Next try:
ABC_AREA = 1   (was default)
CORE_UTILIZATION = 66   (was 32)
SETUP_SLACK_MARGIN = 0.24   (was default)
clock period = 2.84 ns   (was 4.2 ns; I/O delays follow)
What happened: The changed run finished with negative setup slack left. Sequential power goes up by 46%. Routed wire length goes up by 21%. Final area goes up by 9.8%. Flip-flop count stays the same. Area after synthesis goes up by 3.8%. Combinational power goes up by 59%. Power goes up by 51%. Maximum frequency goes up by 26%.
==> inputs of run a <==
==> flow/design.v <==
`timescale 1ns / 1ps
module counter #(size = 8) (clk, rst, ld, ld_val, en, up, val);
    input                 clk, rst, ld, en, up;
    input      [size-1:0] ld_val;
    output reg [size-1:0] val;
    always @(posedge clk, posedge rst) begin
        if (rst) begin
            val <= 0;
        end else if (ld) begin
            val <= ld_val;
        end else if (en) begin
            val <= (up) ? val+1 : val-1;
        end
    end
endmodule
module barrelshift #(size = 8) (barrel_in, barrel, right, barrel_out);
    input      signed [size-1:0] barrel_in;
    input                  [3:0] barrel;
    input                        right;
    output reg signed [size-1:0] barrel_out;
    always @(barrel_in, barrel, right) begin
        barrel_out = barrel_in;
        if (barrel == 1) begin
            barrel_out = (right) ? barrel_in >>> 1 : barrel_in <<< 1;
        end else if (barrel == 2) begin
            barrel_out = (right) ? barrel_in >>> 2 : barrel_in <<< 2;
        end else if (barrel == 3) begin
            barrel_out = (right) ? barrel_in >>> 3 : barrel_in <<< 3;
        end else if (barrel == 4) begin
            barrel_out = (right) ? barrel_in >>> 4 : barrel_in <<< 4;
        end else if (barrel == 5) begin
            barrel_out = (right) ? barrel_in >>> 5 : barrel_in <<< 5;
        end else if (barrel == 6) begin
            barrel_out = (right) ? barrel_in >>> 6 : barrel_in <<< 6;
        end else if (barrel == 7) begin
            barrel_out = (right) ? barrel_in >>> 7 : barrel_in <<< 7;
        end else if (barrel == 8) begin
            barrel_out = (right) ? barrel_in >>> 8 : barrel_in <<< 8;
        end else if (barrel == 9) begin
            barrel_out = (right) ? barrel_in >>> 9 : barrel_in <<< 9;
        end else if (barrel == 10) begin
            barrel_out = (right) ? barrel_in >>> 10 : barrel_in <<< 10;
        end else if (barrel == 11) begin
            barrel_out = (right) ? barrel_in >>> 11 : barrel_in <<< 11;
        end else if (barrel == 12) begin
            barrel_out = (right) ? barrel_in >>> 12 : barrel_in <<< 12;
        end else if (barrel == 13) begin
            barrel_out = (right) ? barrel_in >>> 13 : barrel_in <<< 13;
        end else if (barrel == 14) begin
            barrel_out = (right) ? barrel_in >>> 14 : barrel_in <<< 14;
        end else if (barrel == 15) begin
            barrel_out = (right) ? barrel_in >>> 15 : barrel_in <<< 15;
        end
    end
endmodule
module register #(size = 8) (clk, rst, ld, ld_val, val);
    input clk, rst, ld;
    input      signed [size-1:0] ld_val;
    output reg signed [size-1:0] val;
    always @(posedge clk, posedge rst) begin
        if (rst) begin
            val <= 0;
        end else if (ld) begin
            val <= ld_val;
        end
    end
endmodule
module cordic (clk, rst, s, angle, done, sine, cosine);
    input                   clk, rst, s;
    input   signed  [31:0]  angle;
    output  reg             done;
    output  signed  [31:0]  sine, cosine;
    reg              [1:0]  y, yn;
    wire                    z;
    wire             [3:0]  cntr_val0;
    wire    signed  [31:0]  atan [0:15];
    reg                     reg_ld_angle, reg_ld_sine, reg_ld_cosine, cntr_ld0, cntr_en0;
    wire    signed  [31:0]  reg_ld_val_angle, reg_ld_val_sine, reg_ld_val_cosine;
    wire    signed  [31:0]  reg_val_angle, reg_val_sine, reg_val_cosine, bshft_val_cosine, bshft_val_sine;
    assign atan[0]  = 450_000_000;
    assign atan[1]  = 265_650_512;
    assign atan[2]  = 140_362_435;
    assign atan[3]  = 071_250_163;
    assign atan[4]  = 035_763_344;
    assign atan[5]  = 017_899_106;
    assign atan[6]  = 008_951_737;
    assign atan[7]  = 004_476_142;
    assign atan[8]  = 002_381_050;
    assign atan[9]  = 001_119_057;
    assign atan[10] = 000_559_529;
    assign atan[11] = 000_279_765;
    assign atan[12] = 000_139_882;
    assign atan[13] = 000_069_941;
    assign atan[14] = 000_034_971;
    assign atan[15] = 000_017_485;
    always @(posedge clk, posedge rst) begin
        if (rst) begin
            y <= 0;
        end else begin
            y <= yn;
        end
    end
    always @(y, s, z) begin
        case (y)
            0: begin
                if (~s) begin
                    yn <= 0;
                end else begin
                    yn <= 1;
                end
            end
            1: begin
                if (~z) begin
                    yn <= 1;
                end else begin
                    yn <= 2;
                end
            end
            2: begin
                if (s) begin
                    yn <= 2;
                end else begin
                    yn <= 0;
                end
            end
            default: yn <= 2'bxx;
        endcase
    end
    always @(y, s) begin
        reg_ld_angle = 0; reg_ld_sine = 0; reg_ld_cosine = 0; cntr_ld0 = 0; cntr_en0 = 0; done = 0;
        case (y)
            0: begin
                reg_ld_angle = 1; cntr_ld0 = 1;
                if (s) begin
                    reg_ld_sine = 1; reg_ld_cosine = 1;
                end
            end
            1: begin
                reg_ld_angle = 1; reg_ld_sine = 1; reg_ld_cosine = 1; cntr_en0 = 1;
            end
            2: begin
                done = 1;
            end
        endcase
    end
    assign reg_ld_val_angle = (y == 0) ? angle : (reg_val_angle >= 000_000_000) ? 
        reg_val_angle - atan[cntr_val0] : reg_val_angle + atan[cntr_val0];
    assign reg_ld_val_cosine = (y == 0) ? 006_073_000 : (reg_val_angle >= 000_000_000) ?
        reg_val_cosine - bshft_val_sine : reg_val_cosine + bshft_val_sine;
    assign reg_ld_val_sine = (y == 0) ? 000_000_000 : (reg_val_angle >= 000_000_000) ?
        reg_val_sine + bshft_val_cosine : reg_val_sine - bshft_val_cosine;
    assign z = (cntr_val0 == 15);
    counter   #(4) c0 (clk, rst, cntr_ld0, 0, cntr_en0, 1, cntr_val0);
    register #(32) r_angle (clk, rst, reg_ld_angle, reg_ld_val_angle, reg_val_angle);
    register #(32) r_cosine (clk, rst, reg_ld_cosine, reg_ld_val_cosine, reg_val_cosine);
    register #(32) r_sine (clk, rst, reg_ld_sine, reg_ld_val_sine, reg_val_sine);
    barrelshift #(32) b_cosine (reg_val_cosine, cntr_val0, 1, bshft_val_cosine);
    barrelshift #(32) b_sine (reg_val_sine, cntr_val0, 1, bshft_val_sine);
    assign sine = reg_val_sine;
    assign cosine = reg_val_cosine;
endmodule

**THE TASK**
Please copy each entry. Leave nothing out.

**EXPECTED OUTPUT**
Next try:
ABC_AREA = 1   (was default)
CORE_UTILIZATION = 66   (was 32)
SETUP_SLACK_MARGIN = 0.24   (was default)
clock period = 2.84 ns   (was 4.2 ns; I/O delays follow)
What happened: The changed run finished with negative setup slack left. Sequential power goes up by 46%. Routed wire length goes up by 21%. Final area goes up by 9.8%. Flip-flop count stays the same. Area after synthesis goes up by 3.8%. Combinational power goes up by 59%. Power goes up by 51%. Maximum frequency goes up by 26%.
==> inputs of run a <==
==> flow/design.v <==
`timescale 1ns / 1ps
module counter #(size = 8) (clk, rst, ld, ld_val, en, up, val);
    input                 clk, rst, ld, en, up;
    input      [size-1:0] ld_val;
    output reg [size-1:0] val;
    always @(posedge clk, posedge rst) begin
        if (rst) begin
            val <= 0;
        end else if (ld) begin
            val <= ld_val;
        end else if (en) begin
            val <= (up) ? val+1 : val-1;
        end
    end
endmodule
module barrelshift #(size = 8) (barrel_in, barrel, right, barrel_out);
    input      signed [size-1:0] barrel_in;
    input                  [3:0] barrel;
    input                        right;
    output reg signed [size-1:0] barrel_out;
    always @(barrel_in, barrel, right) begin
        barrel_out = barrel_in;
        if (barrel == 1) begin
            barrel_out = (right) ? barrel_in >>> 1 : barrel_in <<< 1;
        end else if (barrel == 2) begin
            barrel_out = (right) ? barrel_in >>> 2 : barrel_in <<< 2;
        end else if (barrel == 3) begin
            barrel_out = (right) ? barrel_in >>> 3 : barrel_in <<< 3;
        end else if (barrel == 4) begin
            barrel_out = (right) ? barrel_in >>> 4 : barrel_in <<< 4;
        end else if (barrel == 5) begin
            barrel_out = (right) ? barrel_in >>> 5 : barrel_in <<< 5;
        end else if (barrel == 6) begin
            barrel_out = (right) ? barrel_in >>> 6 : barrel_in <<< 6;
        end else if (barrel == 7) begin
            barrel_out = (right) ? barrel_in >>> 7 : barrel_in <<< 7;
        end else if (barrel == 8) begin
            barrel_out = (right) ? barrel_in >>> 8 : barrel_in <<< 8;
        end else if (barrel == 9) begin
            barrel_out = (right) ? barrel_in >>> 9 : barrel_in <<< 9;
        end else if (barrel == 10) begin
            barrel_out = (right) ? barrel_in >>> 10 : barrel_in <<< 10;
        end else if (barrel == 11) begin
            barrel_out = (right) ? barrel_in >>> 11 : barrel_in <<< 11;
        end else if (barrel == 12) begin
            barrel_out = (right) ? barrel_in >>> 12 : barrel_in <<< 12;
        end else if (barrel == 13) begin
            barrel_out = (right) ? barrel_in >>> 13 : barrel_in <<< 13;
        end else if (barrel == 14) begin
            barrel_out = (right) ? barrel_in >>> 14 : barrel_in <<< 14;
        end else if (barrel == 15) begin
            barrel_out = (right) ? barrel_in >>> 15 : barrel_in <<< 15;
        end
    end
endmodule
module register #(size = 8) (clk, rst, ld, ld_val, val);
    input clk, rst, ld;
    input      signed [size-1:0] ld_val;
    output reg signed [size-1:0] val;
    always @(posedge clk, posedge rst) begin
        if (rst) begin
            val <= 0;
        end else if (ld) begin
            val <= ld_val;
        end
    end
endmodule
module cordic (clk, rst, s, angle, done, sine, cosine);
    input                   clk, rst, s;
    input   signed  [31:0]  angle;
    output  reg             done;
    output  signed  [31:0]  sine, cosine;
    reg              [1:0]  y, yn;
    wire                    z;
    wire             [3:0]  cntr_val0;
    wire    signed  [31:0]  atan [0:15];
    reg                     reg_ld_angle, reg_ld_sine, reg_ld_cosine, cntr_ld0, cntr_en0;
    wire    signed  [31:0]  reg_ld_val_angle, reg_ld_val_sine, reg_ld_val_cosine;
    wire    signed  [31:0]  reg_val_angle, reg_val_sine, reg_val_cosine, bshft_val_cosine, bshft_val_sine;
    assign atan[0]  = 450_000_000;
    assign atan[1]  = 265_650_512;
    assign atan[2]  = 140_362_435;
    assign atan[3]  = 071_250_163;
    assign atan[4]  = 035_763_344;
    assign atan[5]  = 017_899_106;
    assign atan[6]  = 008_951_737;
    assign atan[7]  = 004_476_142;
    assign atan[8]  = 002_381_050;
    assign atan[9]  = 001_119_057;
    assign atan[10] = 000_559_529;
    assign atan[11] = 000_279_765;
    assign atan[12] = 000_139_882;
    assign atan[13] = 000_069_941;
    assign atan[14] = 000_034_971;
    assign atan[15] = 000_017_485;
    always @(posedge clk, posedge rst) begin
        if (rst) begin
            y <= 0;
        end else begin
            y <= yn;
        end
    end
    always @(y, s, z) begin
        case (y)
            0: begin
                if (~s) begin
                    yn <= 0;
                end else begin
                    yn <= 1;
                end
            end
            1: begin
                if (~z) begin
                    yn <= 1;
                end else begin
                    yn <= 2;
                end
            end
            2: begin
                if (s) begin
                    yn <= 2;
                end else begin
                    yn <= 0;
                end
            end
            default: yn <= 2'bxx;
        endcase
    end
    always @(y, s) begin
        reg_ld_angle = 0; reg_ld_sine = 0; reg_ld_cosine = 0; cntr_ld0 = 0; cntr_en0 = 0; done = 0;
        case (y)
            0: begin
                reg_ld_angle = 1; cntr_ld0 = 1;
                if (s) begin
                    reg_ld_sine = 1; reg_ld_cosine = 1;
                end
            end
            1: begin
                reg_ld_angle = 1; reg_ld_sine = 1; reg_ld_cosine = 1; cntr_en0 = 1;
            end
            2: begin
                done = 1;
            end
        endcase
    end
    assign reg_ld_val_angle = (y == 0) ? angle : (reg_val_angle >= 000_000_000) ? 
        reg_val_angle - atan[cntr_val0] : reg_val_angle + atan[cntr_val0];
    assign reg_ld_val_cosine = (y == 0) ? 006_073_000 : (reg_val_angle >= 000_000_000) ?
        reg_val_cosine - bshft_val_sine : reg_val_cosine + bshft_val_sine;
    assign reg_ld_val_sine = (y == 0) ? 000_000_000 : (reg_val_angle >= 000_000_000) ?
        reg_val_sine + bshft_val_cosine : reg_val_sine - bshft_val_cosine;
    assign z = (cntr_val0 == 15);
    counter   #(4) c0 (clk, rst, cntr_ld0, 0, cntr_en0, 1, cntr_val0);
    register #(32) r_angle (clk, rst, reg_ld_angle, reg_ld_val_angle, reg_val_angle);
    register #(32) r_cosine (clk, rst, reg_ld_cosine, reg_ld_val_cosine, reg_val_cosine);
    register #(32) r_sine (clk, rst, reg_ld_sine, reg_ld_val_sine, reg_val_sine);
    barrelshift #(32) b_cosine (reg_val_cosine, cntr_val0, 1, bshft_val_cosine);
    barrelshift #(32) b_sine (reg_val_sine, cntr_val0, 1, bshft_val_sine);
    assign sine = reg_val_sine;
    assign cosine = reg_val_cosine;
endmodule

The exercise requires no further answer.